§ EXCERPTED DATA:
# # # # #

From an optimization exercise on the open Yosys and OpenROAD flow, aimed at small area, a short achievable clock period and few clock cycles per item; shortcuts taken in it are not production practice.
Function was checked by simulation only, so behaviour that the tests miss may differ from the original.
No activity file was given, so power comes from the tool's default toggle rates.

## v6
==> flow/design.v (excerpt) <==
module nio61_proc (
    input  wire        clk,
    input  wire        rst,
    input  wire        in_valid,
    output wire        in_ready,
    input  wire [7:0]  in_len,
    input  wire [95:0] in_frame,
    output wire        out_valid,
    input  wire        out_ready,
    output wire        out_err,
    output wire [31:0] out_data
);
clock: 6.0 ns
lec_check: 0
abc_area: 1
abc_clock_period_in_ps: 3700
cap_margin: 20
core_margin: 2
core_utilization: 40
cts_buf_list: sky130_fd_sc_hd__clkbuf_4 sky130_fd_sc_hd__clkbuf_8
place_density: 0.6
setup_slack_margin: 2.75
slew_margin: 20
synth_hierarchical: 1
synth_minimum_keep_size: 0
standard.sh (not shown) runs the stock make flow with config.mk's settings and CLKGATE_MAP_FILE= SYNTH_SCRIPT=/design/flow/synth_recipe.tcl, a recipe that flattens the netlist after the stock synthesis.
==> flow/flow/run.sh <==
#!/bin/bash
# Layout: the standard flow (standard.sh) with two changes:
#  - synthesis maps the XOR gate module of the checksum network with ABC's
#    speed script (synth_x2.tcl); all else as in the standard synthesis;
#  - the port buffers are sky130_fd_sc_hd__buf_2 cells.
set -euo pipefail
W=$PWD
bash standard.sh SYNTH_SCRIPT=$W/flow/synth_x2.tcl \
  "BUFFER_PORTS_ARGS=-buffer_cell sky130_fd_sc_hd__buf_2" finish > $W/flow.log 2>&1
==> flow/flow/synth_x2.tcl <==
# The standard synthesis (synth_recipe.tcl) with one change: the one-gate
# module nio61_x2 (an XOR), of which the checksum network is built, is mapped
# with ABC's speed script, which maps it to an XOR cell; every other module
# is mapped with the script the flow settings select, exactly as in the
# standard synthesis.  Registers are untouched.
proc synth {args} { yosys synth -nofsm -noshare {*}$args }
proc abc {args} {
  set i [lsearch -exact $args -script]
  set speed [lreplace $args [expr {$i + 1}] [expr {$i + 1}] $::env(SCRIPTS_DIR)/abc_speed.script]
  yosys abc {*}$args nio61_proc nio61_crc
  yosys abc {*}$speed nio61_x2
}
source $::env(SCRIPTS_DIR)/synth.tcl
# left out here: clear keep_hierarchy, flatten, clean up, hide names made inside functions, write 1_2_yosys.v
Testbench counts of v6, summed over its fixed seeds: cycles 16,064, items 16,000.
This design comes from an exercise in tuning for a short achievable clock period on the open sky130 flow, not from production work.
The RTL was checked by simulation tests, not by an equivalence proof against the original design.
Power and IR drop assume default switching activity.

**flow/run.sh**
```bash
#!/bin/bash
# synth_recipe.tcl (not shown) runs the flow's synth.tcl, then flattens the netlist and writes it again
# the make line also repeats each setting of config.mk as NAME=value (left out here)
make -C /OpenROAD-flow-scripts/flow DESIGN_CONFIG=/design/flow/config.mk WORK_HOME=/design/flow/orfs CLKGATE_MAP_FILE= SYNTH_SCRIPT=/design/flow/synth_recipe.tcl finish
```
**flow/config.mk**
```make
export PLATFORM = sky130hd
export DESIGN_NAME = rd_dds
export DESIGN_NICKNAME = rd_dds
export VERILOG_FILES = /design/flow/design.v
export SDC_FILE = /design/flow/constraint.sdc
export NUM_CORES = 4
export LEC_CHECK = 0
export ABC_CLOCK_PERIOD_IN_PS = 1500
export CAP_MARGIN = 20
export CORE_MARGIN = 2
export CORE_UTILIZATION = 35
export CTS_CLUSTER_DIAMETER = 60
export CTS_CLUSTER_SIZE = 24
export PLACE_DENSITY = 0.55
export SETUP_SLACK_MARGIN = 4.5
export SLEW_MARGIN = 20
```
**flow/constraint.sdc**
```tcl
create_clock -name core_clock -period 7.0 [get_ports {clk}]
set_input_delay 1.4000 -clock core_clock [delete_from_list [all_inputs] [get_ports {clk}]]
set_output_delay 1.4000 -clock core_clock [all_outputs]
set_load 0.01 [all_outputs]
```
What follows belongs to an exercise in optimizing a design on an open flow for small area, a short achievable clock period and few clock cycles per item; a production flow would make more cautious choices. Where RTL was checked, it was by simulation tests only, not by an equivalence proof against the original. Power and IR drop assume default switching activity.

==> flow/design.v <==
module fb_draw (
    input  wire        clk,
    input  wire        rst,         
    input  wire        cmd_valid,
    output wire        cmd_ready,
    input  wire [2:0]  cmd_op,      
    input  wire [15:0] cmd_x,       
    input  wire [15:0] cmd_y,       
    input  wire [15:0] cmd_len,     
    input  wire [15:0] cmd_h,       
    input  wire [7:0]  cmd_c,       
    input  wire        dat_valid,
    output wire        dat_ready,
    input  wire [7:0]  dat_byte,
    output wire        px_valid,
    input  wire        px_ready,
    output wire [7:0]  px_x,
    output wire [6:0]  px_y,
    output wire [7:0]  px_c,
    output wire        ack          
);
    localparam OP_CLEAR  = 3'd0;
    localparam OP_PIXEL  = 3'd1;
    localparam OP_HLINE  = 3'd2;
    localparam OP_VLINE  = 3'd3;
    localparam OP_CIRCLE = 3'd4;
    localparam OP_BLIT   = 3'd5;
    function [17:0] fadd;
        input [17:0] a, b;
        input        ci;
        reg   [17:0] g, p, gg, pp;
        reg   [18:0] c;
        integer i, k;
        begin
            g = a & b;
            p = a ^ b;
            gg = g;
            pp = p;
            for (k = 1; k < 18; k = k * 2)
                for (i = 0; i < 18; i = i + 1)
                    if ((i / k) % 2 == 1) begin
                        gg[i] = gg[i] | (pp[i] & gg[(i / k) * k - 1]);
                        pp[i] = pp[i] & pp[(i / k) * k - 1];
                    end
            c[0] = ci;
            for (i = 0; i < 18; i = i + 1)
                c[i + 1] = gg[i] | (pp[i] & ci);
            fadd = p ^ c[17:0];
        end
    endfunction
    function [15:0] finc;
        input [15:0] a;
        integer i;
        begin
            for (i = 0; i < 16; i = i + 1)
                finc[i] = a[i] ^ (&(a | ~((16'd1 << i) - 16'd1)));
        end
    endfunction
    function [15:0] fdec;
        input [15:0] a;
        integer i;
        begin
            for (i = 0; i < 16; i = i + 1)
                fdec[i] = a[i] ^ ~(|(a & ((16'd1 << i) - 16'd1)));
        end
    endfunction
    reg rdy;           
    reg ackr;          
    reg busy;          
    reg m_setup;       
    reg m_scan;        
    reg m_circ;        
    reg isblit;        
    reg g;             
    reg first;         
    reg cinit;         
    reg dneg;          
    reg [3:0] emask;   
    reg [7:0] ex1, ex2;    
    reg [6:0] ey1, ey2;    
    reg signed [15:0] ox, oy;      
    reg [15:0] cx, cy;             
    reg signed [17:0] dd;          
    reg signed [17:0] ff;          
    reg [7:0] pc;
    reg       dr;
    reg       sv;
    reg [7:0] sb;
    assign cmd_ready = rdy;
    assign ack       = ackr;
    assign px_valid  = (emask != 4'd0);
    assign px_c      = pc;
    assign dat_ready = dr;
    wire acc = rdy & cmd_valid;
    function hzero;   
        input [10:0] a, b;
        input        ci;
        hzero = ((a ^ b) == {(a[9:0] | b[9:0]), ci});
    endfunction
    wire [8:0] xs1 = {1'b0, ox[7:0]} + {1'b0, cx[7:0]};
    wire [8:0] xs2 = {1'b0, ox[7:0]} + {1'b0, ~cx[7:0]} + 9'd1;
    wire [10:0] xh  = {{3{ox[15]}}, ox[15:8]};
    wire hx1 = hzero(xh, {3'b000, cx[15:8]}, xs1[8]);
    wire hx2 = hzero(xh, {3'b111, ~cx[15:8]}, xs2[8]);
    wire [7:0] ys1 = {1'b0, oy[6:0]} + {1'b0, cy[6:0]};
    wire [7:0] ys2 = {1'b0, oy[6:0]} + {1'b0, ~cy[6:0]} + 8'd1;
    wire [10:0] yh  = {{2{oy[15]}}, oy[15:7]};
    wire hy1 = hzero(yh, {2'b00, cy[15:7]}, ys1[7]);
    wire hy2 = hzero(yh, {2'b11, ~cy[15:7]}, ys2[7]);
    wire [7:0] P1 = xs1[7:0], P2 = xs2[7:0];
    wire [6:0] Q1 = ys1[6:0], Q2 = ys2[6:0];
    function lx;   
        input [7:0] v;
        lx = !(v[7] && (v[6] || v[5]));
    endfunction
    wire vx1 = hx1 & lx(P1), vx2 = hx2 & lx(P2), vy1 = hy1, vy2 = hy2;
    wire [3:0] vis = {vx1 & vy2, vx2 & vy2, vx2 & vy1, vx1 & vy1};
    wire [3:0] dup  = first ? (g ? 4'b0110 : 4'b1100) : 4'b0000;
    wire [3:0] gvis = vis & ~dup;               
    wire [3:0] erest = emask & (emask - 4'd1);   
    wire [1:0] sidx  = emask[0] ? 2'd0 : emask[1] ? 2'd1 : emask[2] ? 2'd2 : 2'd3;
    wire [7:0] selx  = (sidx == 2'd1 || sidx == 2'd2) ? ex2 : ex1;
    wire [6:0] sely  = sidx[1] ? ey2 : ey1;
    assign px_x = selx;
    assign px_y = sely;
    wire       ld    = (emask == 4'd0) | (px_ready & (erest == 4'd0));
    wire        c_live = m_circ & (cinit | ff[17] | (ff[16:3] == 14'd0 && !(ff[2] && ff[1])));   
    wire [15:0] cx1    = finc(cx);
    wire [15:0] cy1    = finc(cy);
    wire [15:0] cym1   = fdec(cy);
    wire [17:0] dop    = dneg ? {1'b0, cx1, 1'b1} : ff;    
    wire [17:0] dd_n   = fadd(dd, dop, 1'b0);
    wire [17:0] ff_n   = ff + {15'd0, cinit | !dneg, cinit | dneg, 1'b0};
    wire [17:0] base = dd;
    wire [17:0] lsum = dd_n;                                       
    wire [7:0]  lim  = g ? 8'd128 : 8'd160;
    wire        oth  = g ? (ox[15:8] == 8'd0 && lx(ox[7:0])) : (oy[15:7] == 9'd0);
    wire        b_lo = base[17];
    wire        b_hi = !b_lo && (base[16:0] >= {9'd0, lim});
    wire        e_hi = !lsum[17] && (lsum[16:0] > {9'd0, lim});
    wire        e_gt = !lsum[17] && (lsum != 18'd0);              
    wire        l_ne = oth & !b_hi & e_gt & (ff[15:0] != 16'd0);   
    wire [7:0]  l_s  = b_lo ? 8'd0 : base[7:0];
    wire [7:0]  l_e  = e_hi ? lim : lsum[7:0];
    wire take    = dr & dat_valid;
    wire have    = !isblit | sv | take;
    wire [7:0] byte_in = sv ? sb : dat_byte;
    wire row_end = (cx1 == dd[15:0]);
    wire blk_end = (cy1 == ff[15:0]);
    wire more  = m_setup | m_scan | c_live;
    wire ack_n = busy & !more & ld;
    always @(posedge clk) begin
        if (rst) begin
            rdy     <= 1'b1;
            ackr    <= 1'b0;
            busy    <= 1'b0;
            m_setup <= 1'b0;
            m_scan  <= 1'b0;
            m_circ  <= 1'b0;
            emask   <= 4'd0;
                        sv      <= 1'b0;
            dr      <= 1'b0;
        end else begin
            ackr <= ack_n;
            rdy  <= acc ? 1'b0 : (ack_n | !busy);
            if (ack_n) begin
                busy   <= 1'b0;
                m_circ <= 1'b0;
            end
            if (acc) begin
                busy    <= 1'b1;
                                sv      <= 1'b0;
                ox      <= (cmd_op == OP_CLEAR) ? 16'sd0 : cmd_x;
                oy      <= (cmd_op == OP_CLEAR) ? 16'sd0 : cmd_y;
                cx      <= (cmd_op == OP_CIRCLE) ? cmd_len : 16'd0;
                cy      <= 16'd0;
                dd      <= (cmd_op == OP_CIRCLE) ? ~{2'b00, cmd_len} :
                           (cmd_op == OP_CLEAR) ? 18'sd160 :
                           (cmd_op == OP_BLIT) ? {2'b00, cmd_len} :
                           (cmd_op == OP_VLINE) ? {{2{cmd_y[15]}}, cmd_y} : {{2{cmd_x[15]}}, cmd_x};
                ff      <= (cmd_op == OP_CIRCLE) ? {1'b1, ~cmd_len, 1'b1} :      
                           (cmd_op == OP_CLEAR) ? 18'sd128 :
                           (cmd_op == OP_BLIT) ? {2'b00, cmd_h} :
                           (cmd_op == OP_PIXEL) ? 18'd1 : {2'b00, cmd_len};
                pc      <= (cmd_op == OP_CLEAR) ? 8'd0 : cmd_c;
                g       <= (cmd_op == OP_VLINE);
                first   <= 1'b1;
                cinit   <= 1'b1;
                dneg    <= (cmd_op == OP_CIRCLE) && (cmd_len[15:1] != 15'd0);    
                emask   <= 4'd0;
                isblit  <= (cmd_op == OP_BLIT);
                m_setup <= (cmd_op == OP_PIXEL) || (cmd_op == OP_HLINE) || (cmd_op == OP_VLINE);
                m_circ  <= (cmd_op == OP_CIRCLE);
                m_scan  <= (cmd_op == OP_CLEAR) ||
                           ((cmd_op == OP_BLIT) && (cmd_len != 16'd0) && (cmd_h != 16'd0));
                dr      <= (cmd_op == OP_BLIT) && (cmd_len != 16'd0) && (cmd_h != 16'd0);
            end else if (m_setup) begin
                m_setup <= 1'b0;
                m_scan  <= l_ne;
                g       <= 1'b0;
                if (g) begin
                    oy <= 16'sd0;
                    cx <= 16'd0;
                    cy <= {8'd0, l_s};
                    dd <= 18'sd1;
                    ff <= {10'd0, l_e};
                end else begin
                    ox <= 16'sd0;
                    cx <= {8'd0, l_s};
                    cy <= 16'd0;
                    dd <= {10'd0, l_e};
                    ff <= 18'sd1;
                end
            end else if (m_circ) begin
                if (cinit) begin
                    cinit <= 1'b0;
                    ff    <= ff_n;                      
                end
                if (px_ready) emask <= erest;
                if (c_live && ld) begin
                    if (ld) begin
                        emask <= gvis;
                        ex1   <= P1[7:0];
                        ex2   <= P2[7:0];
                        ey1   <= Q1[6:0];
                        ey2   <= Q2[6:0];
                    end
                    g <= !g;
                    if (!g) begin                       
                        cx <= cy;
                        cy <= cx;
                    end else begin                      
                        first <= 1'b0;
                        cx    <= dneg ? cy : cym1;
                        cy    <= cx1;
                        dd    <= dd_n;
                        dneg  <= dd_n[17] & ~(&dd_n[16:1]);    
                        ff    <= ff_n;
                    end
                end
            end else if (m_scan) begin
                if (ld && have) begin
                    emask <= {3'b000, vis[0]};
                    ex1   <= P1;
                    ey1   <= Q1;
                    if (isblit) pc <= byte_in;
                    sv  <= 1'b0;
                    if (row_end) begin
                        cx <= 16'd0;
                        cy <= cy1;
                    end else begin
                        cx <= cx1;
                    end
                    if (row_end && blk_end) begin
                        m_scan <= 1'b0;
                        dr     <= 1'b0;
                    end else begin
                        dr     <= isblit;
                    end
                end else begin
                    if (px_ready) emask <= 4'd0;
                    if (take) begin    
                        sb <= dat_byte;
                        sv <= 1'b1;
                        dr <= 1'b0;
                    end
                end
            end else if (px_ready) begin
                emask <= 4'd0;
            end
        end
    end
endmodule
Settings: LEC_CHECK=0, CAP_MARGIN=70, CORE_MARGIN=2, CORE_UTILIZATION=30, GPL_TIMING_DRIVEN=1, PLACE_DENSITY=0.6, SLEW_MARGIN=70; clock period 15.0 ns.
standard.sh (not shown) runs the stock make flow with config.mk's settings and CLKGATE_MAP_FILE= SYNTH_SCRIPT=/design/flow/synth_recipe.tcl, a recipe that flattens the netlist after the stock synthesis.
==> flow/flow/run.sh <==
#!/bin/bash
# Standard layout flow, with timing repair aimed at a setup slack of 10.5 ns.
bash standard.sh SETUP_SLACK_MARGIN=10.5 finish > standard.log 2>&1
The starting point passed the timing, design-rule and antenna checks.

# # # # #

§ WHAT IS NEEDED: Return, word for word, the lines of the data above from the line with "g, p, gg, pp;" through the line with "wire [7:0] ys1", inclusive.

§ YOUR RESPONSE:
        reg   [17:0] g, p, gg, pp;
        reg   [18:0] c;
        integer i, k;
        begin
            g = a & b;
            p = a ^ b;
            gg = g;
            pp = p;
            for (k = 1; k < 18; k = k * 2)
                for (i = 0; i < 18; i = i + 1)
                    if ((i / k) % 2 == 1) begin
                        gg[i] = gg[i] | (pp[i] & gg[(i / k) * k - 1]);
                        pp[i] = pp[i] & pp[(i / k) * k - 1];
                    end
            c[0] = ci;
            for (i = 0; i < 18; i = i + 1)
                c[i + 1] = gg[i] | (pp[i] & ci);
            fadd = p ^ c[17:0];
        end
    endfunction
    function [15:0] finc;
        input [15:0] a;
        integer i;
        begin
            for (i = 0; i < 16; i = i + 1)
                finc[i] = a[i] ^ (&(a | ~((16'd1 << i) - 16'd1)));
        end
    endfunction
    function [15:0] fdec;
        input [15:0] a;
        integer i;
        begin
            for (i = 0; i < 16; i = i + 1)
                fdec[i] = a[i] ^ ~(|(a & ((16'd1 << i) - 16'd1)));
        end
    endfunction
    reg rdy;           
    reg ackr;          
    reg busy;          
    reg m_setup;       
    reg m_scan;        
    reg m_circ;        
    reg isblit;        
    reg g;             
    reg first;         
    reg cinit;         
    reg dneg;          
    reg [3:0] emask;   
    reg [7:0] ex1, ex2;    
    reg [6:0] ey1, ey2;    
    reg signed [15:0] ox, oy;      
    reg [15:0] cx, cy;             
    reg signed [17:0] dd;          
    reg signed [17:0] ff;          
    reg [7:0] pc;
    reg       dr;
    reg       sv;
    reg [7:0] sb;
    assign cmd_ready = rdy;
    assign ack       = ackr;
    assign px_valid  = (emask != 4'd0);
    assign px_c      = pc;
    assign dat_ready = dr;
    wire acc = rdy & cmd_valid;
    function hzero;   
        input [10:0] a, b;
        input        ci;
        hzero = ((a ^ b) == {(a[9:0] | b[9:0]), ci});
    endfunction
    wire [8:0] xs1 = {1'b0, ox[7:0]} + {1'b0, cx[7:0]};
    wire [8:0] xs2 = {1'b0, ox[7:0]} + {1'b0, ~cx[7:0]} + 9'd1;
    wire [10:0] xh  = {{3{ox[15]}}, ox[15:8]};
    wire hx1 = hzero(xh, {3'b000, cx[15:8]}, xs1[8]);
    wire hx2 = hzero(xh, {3'b111, ~cx[15:8]}, xs2[8]);
    wire [7:0] ys1 = {1'b0, oy[6:0]} + {1'b0, cy[6:0]};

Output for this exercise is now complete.